**** DATA TO EXAMINE

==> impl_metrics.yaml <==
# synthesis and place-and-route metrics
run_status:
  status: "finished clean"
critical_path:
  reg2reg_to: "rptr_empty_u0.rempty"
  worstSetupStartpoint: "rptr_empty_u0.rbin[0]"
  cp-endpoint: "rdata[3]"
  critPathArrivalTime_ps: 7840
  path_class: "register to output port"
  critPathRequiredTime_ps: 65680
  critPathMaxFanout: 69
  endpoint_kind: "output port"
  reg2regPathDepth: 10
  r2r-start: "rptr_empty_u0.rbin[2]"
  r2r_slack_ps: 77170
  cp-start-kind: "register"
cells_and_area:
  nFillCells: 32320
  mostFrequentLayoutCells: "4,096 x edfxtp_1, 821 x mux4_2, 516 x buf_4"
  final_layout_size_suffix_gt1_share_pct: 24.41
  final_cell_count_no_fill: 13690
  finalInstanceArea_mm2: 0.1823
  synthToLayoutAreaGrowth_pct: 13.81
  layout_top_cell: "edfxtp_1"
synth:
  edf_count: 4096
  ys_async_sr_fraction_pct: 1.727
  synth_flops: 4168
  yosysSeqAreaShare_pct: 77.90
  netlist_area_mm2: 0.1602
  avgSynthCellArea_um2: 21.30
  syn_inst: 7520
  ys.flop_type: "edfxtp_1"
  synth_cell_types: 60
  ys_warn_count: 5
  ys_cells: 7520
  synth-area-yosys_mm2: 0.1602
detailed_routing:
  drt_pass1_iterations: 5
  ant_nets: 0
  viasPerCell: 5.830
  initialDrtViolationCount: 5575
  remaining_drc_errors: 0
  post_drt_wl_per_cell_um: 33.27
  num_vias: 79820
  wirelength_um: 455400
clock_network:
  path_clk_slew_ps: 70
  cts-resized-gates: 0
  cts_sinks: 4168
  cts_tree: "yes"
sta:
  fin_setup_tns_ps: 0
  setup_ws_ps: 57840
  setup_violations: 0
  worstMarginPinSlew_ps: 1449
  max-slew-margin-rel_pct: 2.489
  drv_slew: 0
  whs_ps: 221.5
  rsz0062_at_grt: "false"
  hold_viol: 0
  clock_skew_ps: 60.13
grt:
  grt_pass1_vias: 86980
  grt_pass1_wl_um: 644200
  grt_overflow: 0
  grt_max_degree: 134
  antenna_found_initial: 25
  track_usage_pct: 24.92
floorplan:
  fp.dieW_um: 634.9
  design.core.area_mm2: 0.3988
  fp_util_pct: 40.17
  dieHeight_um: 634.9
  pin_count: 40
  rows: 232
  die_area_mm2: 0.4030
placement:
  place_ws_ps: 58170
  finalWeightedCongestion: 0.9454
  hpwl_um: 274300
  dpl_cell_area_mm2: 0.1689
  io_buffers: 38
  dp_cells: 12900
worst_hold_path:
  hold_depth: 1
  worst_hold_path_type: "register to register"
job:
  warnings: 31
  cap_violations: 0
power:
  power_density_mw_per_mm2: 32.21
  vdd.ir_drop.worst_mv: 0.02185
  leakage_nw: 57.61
==> run.sh <==
#!/bin/bash
# OpenROAD 26Q1-2900-gdf79404cd8, Yosys 0.63+post, stock flow scripts
make -C /OpenROAD-flow-scripts/flow DESIGN_CONFIG=/design/flow/config.mk WORK_HOME=/design/flow/orfs finish
==> config.mk <==
export PLATFORM = sky130hd
export DESIGN_NAME = simple_apb
export DESIGN_NICKNAME = simple_apb
export VERILOG_FILES = /design/flow/design.v
export SDC_FILE = /design/flow/constraint.sdc
export NUM_CORES = 4
export LEC_CHECK = 1
export CORE_UTILIZATION = 50
==> constraint.sdc <==
current_design simple_apb

set clk_period 1.5
set clk_io_pct 0.2

create_clock -name clk0 -period $clk_period [get_ports {PCLK}]

set non_clock_inputs [all_inputs -no_clocks]
set_input_delay [expr $clk_period * $clk_io_pct] -clock clk0 $non_clock_inputs
set_output_delay [expr $clk_period * $clk_io_pct] -clock clk0 [all_outputs]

********

** AIM OF THE TASK **
Having found the line with "netlist_area_mm2: 0.1602", transcribe it and each line after it to the end of the entries, with no other lines.

** RESULT OF THIS EXERCISE **
  netlist_area_mm2: 0.1602
  avgSynthCellArea_um2: 21.30
  syn_inst: 7520
  ys.flop_type: "edfxtp_1"
  synth_cell_types: 60
  ys_warn_count: 5
  ys_cells: 7520
  synth-area-yosys_mm2: 0.1602
detailed_routing:
  drt_pass1_iterations: 5
  ant_nets: 0
  viasPerCell: 5.830
  initialDrtViolationCount: 5575
  remaining_drc_errors: 0
  post_drt_wl_per_cell_um: 33.27
  num_vias: 79820
  wirelength_um: 455400
clock_network:
  path_clk_slew_ps: 70
  cts-resized-gates: 0
  cts_sinks: 4168
  cts_tree: "yes"
sta:
  fin_setup_tns_ps: 0
  setup_ws_ps: 57840
  setup_violations: 0
  worstMarginPinSlew_ps: 1449
  max-slew-margin-rel_pct: 2.489
  drv_slew: 0
  whs_ps: 221.5
  rsz0062_at_grt: "false"
  hold_viol: 0
  clock_skew_ps: 60.13
grt:
  grt_pass1_vias: 86980
  grt_pass1_wl_um: 644200
  grt_overflow: 0
  grt_max_degree: 134
  antenna_found_initial: 25
  track_usage_pct: 24.92
floorplan:
  fp.dieW_um: 634.9
  design.core.area_mm2: 0.3988
  fp_util_pct: 40.17
  dieHeight_um: 634.9
  pin_count: 40
  rows: 232
  die_area_mm2: 0.4030
placement:
  place_ws_ps: 58170
  finalWeightedCongestion: 0.9454
  hpwl_um: 274300
  dpl_cell_area_mm2: 0.1689
  io_buffers: 38
  dp_cells: 12900
worst_hold_path:
  hold_depth: 1
  worst_hold_path_type: "register to register"
job:
  warnings: 31
  cap_violations: 0
power:
  power_density_mw_per_mm2: 32.21
  vdd.ir_drop.worst_mv: 0.02185
  leakage_nw: 57.61
==> run.sh <==
#!/bin/bash
# OpenROAD 26Q1-2900-gdf79404cd8, Yosys 0.63+post, stock flow scripts
make -C /OpenROAD-flow-scripts/flow DESIGN_CONFIG=/design/flow/config.mk WORK_HOME=/design/flow/orfs finish
==> config.mk <==
export PLATFORM = sky130hd
export DESIGN_NAME = simple_apb
export DESIGN_NICKNAME = simple_apb
export VERILOG_FILES = /design/flow/design.v
export SDC_FILE = /design/flow/constraint.sdc
export NUM_CORES = 4
export LEC_CHECK = 1
export CORE_UTILIZATION = 50
==> constraint.sdc <==
current_design simple_apb

set clk_period 1.5
set clk_io_pct 0.2

create_clock -name clk0 -period $clk_period [get_ports {PCLK}]

set non_clock_inputs [all_inputs -no_clocks]
set_input_delay [expr $clk_period * $clk_io_pct] -clock clk0 $non_clock_inputs
set_output_delay [expr $clk_period * $clk_io_pct] -clock clk0 [all_outputs]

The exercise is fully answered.